Description of the task:
From the data, return each line holding the word "change".

Stored data
==> ./design.v <==
`timescale 1ns / 1ps
`default_nettype none
module ConfigurationUnit(
        clock,
        request,
        confirm,
        key,
		  data,
        inputData,
        dataP,
        dataQ);
input clock;
input request;
input confirm;
input [7:0] inputData;
input [7:0] key;
input [7:0] data;
output [6:0] dataP;
output [6:0] dataQ;
wire writeRegP;
wire writeRegQ;
	Register7Bit RegisterP(
		.clock(clock),
	 	.enable(writeRegP),
	 	.din(inputData[6:0]),
	 	.dout(dataP));
	Register7Bit RegisterQ(
		.clock(clock),
	 	.enable(writeRegQ),
	 	.din(inputData[6:0]),
	 	.dout(dataQ));
	InformationController InformationControllerUnit(
		.clock(clock),
	 	.request(request),
	 	.confirm(confirm),
	 	.password(key),
	 	.user(inputData),
	 	.writeRegP(writeRegP),
	 	.writeRegQ(writeRegQ));
endmodule
`timescale 1ns / 1ps
`default_nettype none
module InformationController(
        clock,
        request,
	 	confirm,
	 	password,
	 	user,
	 	writeRegP,
	 	writeRegQ);
input clock;
input request;
input confirm;
input [7:0] password;
input [7:0] user;
output reg writeRegP;
output reg writeRegQ;
	parameter A = 3'b000, 
		B = 3'b100, 
		C = 3'b101, 
		D = 3'b110, 
		E = 3'b111; 
		reg [2:0] state = A;
		always @ (posedge clock or negedge request)
		if (~request) begin
				state = A;   
				$monitor ("State: \" REST \"( %b )", state);
			end
		else
			case(state)
				A: begin
						if (request) state = B;
						$monitor ("State: \" ACTIVE \"( %b )", state);
					end
				B:	begin
					if (confirm) begin
						if (user == password)begin
							state = C;
							$monitor ("State: \" REQUEST \"( %b )", state);
						end else begin
							state = E;
							$monitor ("State: \" TRAP \"( %b )", state);
						end
					end
				end
				C: begin
					state = D;
					$monitor ("State: \" SAVE \"( %b )", state);
				end
				D:	begin
						if (confirm)
						begin
							if (~user[7])begin
								writeRegP = 1'b1;
								writeRegQ = 1'b0;
							end
							else begin
								writeRegP = 1'b0;
								writeRegQ = 1'b1;
							end
							$monitor ("writeRegP: %b / writeRegQ: %b / ", writeRegP, writeRegQ);
						end
					end	
				E:;
			endcase
endmodule
<file path="flow/design.v">
`timescale 1ns / 1ps
`default_nettype none
module NervousShockDetector(
        clock,
        inputdata,
	 	nervousAbnormality);
input clock;
input inputdata;
output [1:0] nervousAbnormality;
reg [1:0] nervousAbnormality;
	parameter S0 = 5'b00000, 
		S1 =  5'b00001,  
		S2 =  5'b00010,  
		S3 =  5'b00011,  
		S4 =  5'b00100,  
		S5 =  5'b00101,  
		S6 =  5'b00110,  
		S7 =  5'b00111,  
		S8 =  5'b01000,  
		S9 =  5'b01001,  
		S10 = 5'b01010,  
		S11 = 5'b01011,  
		S12 = 5'b01100,  
		S13 = 5'b01101,  
		S14 = 5'b01110,  
		S15 = 5'b01111,  
		S16 = 5'b10000,  
		S17 = 5'b10001,  
		S18 = 5'b10010,  
		S19 = 5'b10011,  
		S20 = 5'b10100;  
		reg [4:0] state = S0; 
	always @ (posedge clock)begin
		case(state)
			S0:
				if (~inputdata) state = S0; else state = S1;
			S1:
				if (~inputdata) state = S2; else state = S1;
			S2:
				if (~inputdata) state = S14; else state = S3;
			S3:
				if (~inputdata) state = S4; else state = S1;
			S4:
				if (~inputdata) state = S14; else state = S5;
			S5:
				if (~inputdata) state = S6; else state = S1;
			S6:
				if (~inputdata) state = S14; else state = S7;
			S7:
				if (~inputdata) state = S8; else state = S9;
			S8:
				if (~inputdata) state = S14; else state = S10;
			S9:
				if (~inputdata) state = S2; else state = S11;
			S10:
				if (~inputdata) state = S12; else state = S9;
			S11:
				if (~inputdata) state = S13; else state = S1;
			S12:
				if (~inputdata) state = S14; else state = S10;
			S13:
				if (~inputdata) state = S14; else state = S3;
			S14:
				if (~inputdata) state = S0; else state = S15;
			S15:
				if (~inputdata) state = S16; else state = S1;
			S16:
				if (~inputdata) state = S17; else state = S3;
			S17:
				if (~inputdata) state = S0; else state = S18;
			S18:
				if (~inputdata) state = S19; else state = S1;
			S19:
				if (~inputdata) state = S20; else state = S13;
			S20:
				if (~inputdata) state = S0; else state = S18;
		endcase
	end
	always @ (posedge clock)begin
		case (state)
			S12: begin
				nervousAbnormality = 2'b11;
				$monitor ("-------------------------\nstate :  S%d\noutput:  \"%b\" (\"1010101010\" founded!)", state, nervousAbnormality);
			end
			S13: begin
				nervousAbnormality = 2'b10;
				$monitor ("-------------------------\nstate :  S%d\noutput:  \"%b\" (\"1010101110\" founded!)", state, nervousAbnormality);
			end
			S20: begin
				nervousAbnormality = 2'b01;
				$monitor ("-------------------------\nstate :  S%d\noutput:  \"%b\" (\"100100100\" founded!)", state, nervousAbnormality);
			end
			default: begin
				nervousAbnormality = 2'b00;
				$monitor ("-------------------------\nstate :  S%d\noutput:  \"%b\"", state, nervousAbnormality);
			end
		endcase
	end
endmodule
</file>
**design.v**
```verilog
`timescale 1ns / 1ps
module AutoBox(
				input clk,
				input reset,
				input [31:0] pcin,
				input control,
				input add_push,
				output reg [31:0] pcout
    );
	reg [31:0] last;
	reg change;
	always @(posedge clk)
	begin
		if(reset)
		begin
			change <=1;
			last <= 0;
			pcout <= 0;
		end
		case(control)
		1'b0:				 
		begin
			if(change&&add_push)
			begin
				change<=0;
				pcout <= pcin;
				last <= pcin;
			end
			else if((!change)&&(!add_push))
			begin
				change <=1;
				pcout <= last;
			end
		end
		1'b1:				 
		begin
			pcout <= pcin;
		end
		endcase
	end
endmodule
```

Solved problem:
	reg change;
			change <=1;
			if(change&&add_push)
				change<=0;
			else if((!change)&&(!add_push))
				change <=1;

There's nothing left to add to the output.